The clustered unlocated households are ratio adjusted so that they add up to the estimate of unlocatable households in the population, represented by themselves and the comparable households in the unclustered sample that were not pursued. This adjustment is comparable to that done for a standard subsample among nonrespondents.
The next step will be to implement within-state non-response adjustments among located households (or clustered cases that were not located despite field efforts) to account for non-response to eligibility screening and to the interview. First, we will conduct a non-response analysis to assess the response patterns for the samples, using data from the sampling frame, such as age and race of the sampled child, along with county-level information from the Area Resource File (ARF), such as the percentage of children living in households with family incomes under the poverty level, the percentage of households headed by females, and urbanicity. Based on the results, we will develop logistic regression models to compute response propensity scores to compensate for non-response. We will develop separate models for each sample component (clustered and unclustered), for each domain (recent enrollees, established enrollees, and recent disenrollees, as defined on the frame), and for each state. Finally, we will use the estimated population counts in each state and each domain to post-stratify within each state based on enrollment status at the time of sampling of the child. The final weight will consist of the product of the combined-draw base weight, the inverse of the response propensity score, and the post-stratification adjustment.
Survey Instrument. Data collection procedures are based in the sample design and the stratification procedures. The basis of the survey instrument was the first ASPE-sponsored CHIP evaluation. We modified prior questions to improve wording as needed and added questions to address new topics of interest, using other validated survey questions on child health and coverage as the first source for any new questions. For example, questions about the concept of a patient-centered medical home were not included in the first survey, but given the importance of this topic we include questions in the current survey that will allow us to characterize the medical home-related aspects of the care setting and process of care, using existing instruments that offer validated questions on the topic).7 The surveys ASPE examined include the National Survey of Children’s Health, the National Health Interview Survey, the Medicaid Expenditure Panel Survey, and several surveys of Healthy Kids programs in California fielded by Mathematica during the past decade.

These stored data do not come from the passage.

`src/rtl/muldiv_issue_pkg.sv`:
```
// Shared definitions for the mul/div issue queue and the mul/div execution unit:
// sizing, control-field bit positions, the divide classifier and the queue entry layout.
package muldiv_issue_pkg;

    localparam int CNTRL_SIZE = 7;
    localparam int NHART      = 1;
    localparam int LNHART     = 0;
    localparam int HART_W     = (LNHART > 0) ? LNHART : 1;
    localparam int NCOMMIT    = 32;
    localparam int LNCOMMIT   = 5;
    localparam int NQ         = 4;
    localparam int LNQ        = 2;

    // Control field bit positions, decoded identically by the unit
    localparam int CTL_BOPT   = 5;
    localparam int CTL_ADDW   = 4;
    localparam int CTL_INV    = 3;
    localparam int CTL_SGN_HI = 2;
    localparam int CTL_SGN_LO = 1;
    localparam int CTL_MUL    = 0;

    // One buffered op waiting for its operands
    typedef struct packed {
        logic                  valid;
        logic [CNTRL_SIZE-1:0] control;
        logic [LNCOMMIT-1:0]   rd;
        logic                  makes_rd;
        logic [HART_W-1:0]     hart;
        logic [LNCOMMIT-1:0]   rs1;
        logic [LNCOMMIT-1:0]   rs2;
        logic                  rs1_arch;
        logic                  rs2_arch;
    } issue_entry_t;

    // A divide is anything that is neither a bit-op nor a multiply; these use the iterative divider
    function automatic logic is_div(input logic [CNTRL_SIZE-1:0] ctl);
        return !ctl[CTL_BOPT] && !ctl[CTL_MUL];
    endfunction

endpackage

```
`src/rtl/muldiv_pick.sv`:
```
// Oldest-first priority picker: index 0 is the oldest queue slot and always wins.
module muldiv_pick
    import muldiv_issue_pkg::*;
#(
    parameter int N  = NQ,
    parameter int LN = LNQ
) (
    input  logic [N-1:0]  i_ready,
    output logic [N-1:0]  o_onehot,
    output logic [LN-1:0] o_index,
    output logic          o_any
);

    // Scan from youngest to oldest so the lowest ready index is the last one written
    always_comb begin
        o_onehot = '0;
        o_index  = '0;
        o_any    = 1'b0;
        for (int i = N - 1; i >= 0; i--) begin
            if (i_ready[i]) begin
                o_onehot    = '0;
                o_onehot[i] = 1'b1;
                o_index     = LN'(i);
                o_any       = 1'b1;
            end
        end
    end

endmodule

```
`src/rtl/muldiv_issue.sv`:
```
// Issue queue in front of the mul/div unit: buffers renamed ops in a collapsing queue,
// wakes them on commit_ready, issues the oldest ready op per clock through registered
// outputs, and keeps divides away from the divider while it is occupied.
module muldiv_issue
    import muldiv_issue_pkg::*;
(
    input  logic                  clk,
    input  logic                  reset,
    input  logic                  in_valid,
    output logic                  in_ready,
    input  logic [CNTRL_SIZE-1:0] in_control,
    input  logic [LNCOMMIT-1:0]   in_rd,
    input  logic                  in_makes_rd,
    input  logic [HART_W-1:0]     in_hart,
    input  logic [LNCOMMIT-1:0]   in_rs1,
    input  logic                  in_rs1_arch,
    input  logic [LNCOMMIT-1:0]   in_rs2,
    input  logic                  in_rs2_arch,
    input  logic [NCOMMIT-1:0]    commit_ready,
    input  logic [NCOMMIT-1:0]    commit_kill_0,
    input  logic                  divide_busy,
    output logic                  enable,
    output logic [CNTRL_SIZE-1:0] control,
    output logic [LNCOMMIT-1:0]   rd,
    output logic                  makes_rd,
    output logic [HART_W-1:0]     hart,
    output logic [LNCOMMIT-1:0]   rs1,
    output logic [LNCOMMIT-1:0]   rs2,
    output logic                  rs1_arch,
    output logic                  rs2_arch
);

    localparam logic [LNQ:0] NQ_CNT = (LNQ + 1)'(NQ);

    issue_entry_t r_q [NQ];
    logic [LNQ:0] r_count;
    logic         r_div_issued;

    logic [NQ-1:0]  w_ready;
    logic [NQ-1:0]  w_kill;
    logic [NQ-1:0]  w_onehot;
    logic [NQ-1:0]  w_remove;
    logic [LNQ-1:0] w_index;
    logic           w_any;
    logic           w_div_ok;
    logic           w_issue;
    logic           w_accept;
    issue_entry_t   w_pick;
    issue_entry_t   w_new;
    issue_entry_t   w_next [NQ];
    logic [LNQ:0]   w_pos;
    logic [LNQ:0]   w_next_count;

    // Admission is based on the registered occupancy only; a slot freed this clock opens next clock
    assign in_ready = (r_count < NQ_CNT);
    assign w_accept = in_valid && in_ready;

    // Per-slot wakeup, divide interlock and squash detection on the current commit vectors
    always_comb begin
        w_ready  = '0;
        w_kill   = '0;
        w_div_ok = !divide_busy && !r_div_issued;
        for (int i = 0; i < NQ; i++) begin
            w_kill[i]  = r_q[i].valid && commit_kill_0[r_q[i].rd];
            w_ready[i] = r_q[i].valid
                       && (r_q[i].rs1_arch || commit_ready[r_q[i].rs1])
                       && (r_q[i].rs2_arch || commit_ready[r_q[i].rs2])
                       && (!is_div(r_q[i].control) || w_div_ok);
        end
    end

    muldiv_pick #(
        .N  (NQ),
        .LN (LNQ)
    ) u_pick (
        .i_ready  (w_ready),
        .o_onehot (w_onehot),
        .o_index  (w_index),
        .o_any    (w_any)
    );

    // The pick is not retargeted when it is squashed; that clock simply issues nothing
    always_comb begin
        w_pick   = r_q[w_index];
        w_issue  = w_any && !w_kill[w_index];
        w_remove = w_kill | w_onehot;
    end

    // Incoming op as it will sit in the queue
    always_comb begin
        w_new          = '0;
        w_new.valid    = 1'b1;
        w_new.control  = in_control;
        w_new.rd       = in_rd;
        w_new.makes_rd = in_makes_rd;
        w_new.hart     = in_hart;
        w_new.rs1      = in_rs1;
        w_new.rs2      = in_rs2;
        w_new.rs1_arch = in_rs1_arch;
        w_new.rs2_arch = in_rs2_arch;
    end

    // Compaction: survivors slide down in age order, the new op lands right after them
    always_comb begin
        w_next = '{default: '0};
        w_pos  = '0;
        for (int i = 0; i < NQ; i++) begin
            if (r_q[i].valid && !w_remove[i]) begin
                w_next[w_pos[LNQ-1:0]] = r_q[i];
                w_pos = w_pos + (LNQ + 1)'(1);
            end
        end
        if (w_accept) begin
            w_next[w_pos[LNQ-1:0]] = w_new;
        end
        w_next_count = w_pos + {{LNQ{1'b0}}, w_accept};
    end

    // Queue storage, occupancy and the one-clock divide shadow
    always_ff @(posedge clk) begin
        if (reset) begin
            r_q          <= '{default: '0};
            r_count      <= '0;
            r_div_issued <= 1'b0;
        end else begin
            r_q          <= w_next;
            r_count      <= w_next_count;
            r_div_issued <= w_issue && is_div(w_pick.control);
        end
    end

    // Registered issue port; fields hold their last value on idle clocks
    always_ff @(posedge clk) begin
        if (reset) begin
            enable   <= 1'b0;
            control  <= '0;
            rd       <= '0;
            makes_rd <= 1'b0;
            hart     <= '0;
            rs1      <= '0;
            rs2      <= '0;
            rs1_arch <= 1'b0;
            rs2_arch <= 1'b0;
        end else begin
            enable <= w_issue;
            if (w_issue) begin
                control  <= w_pick.control;
                rd       <= w_pick.rd;
                makes_rd <= w_pick.makes_rd;
                hart     <= w_pick.hart;
                rs1      <= w_pick.rs1;
                rs2      <= w_pick.rs2;
                rs1_arch <= w_pick.rs1_arch;
                rs2_arch <= w_pick.rs2_arch;
            end
        end
    end

endmodule

```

The survey instrument will capture data on outcomes in the following areas: (1) application and enrollment; (2) access, use, content of care and satisfaction; (3) program retention, renewal and disenrollment; (4) relationship between CHIP and other coverage, and (5) demographic characteristics of the families and children to support a range of descriptive and multivariate analyses, including age, income, language, and other demographic and socioeconomic characteristics; health status and chronic conditions; and parental attitudes about the efficacy of health care. Separate modules were developed for the three types of sample members (new and established enrollees, and disenrollees). The concepts covered are largely the same across the different modules but the reference time period will depend on the enrollment or disenrollment status of the child at the time of sampling. The amount of time required to complete the survey will be 30 to 40 minutes. Attachment B1 contains the Survey of Enrollees and Disenrollees. Attachment B2 contains the CHIP data elements and question sources.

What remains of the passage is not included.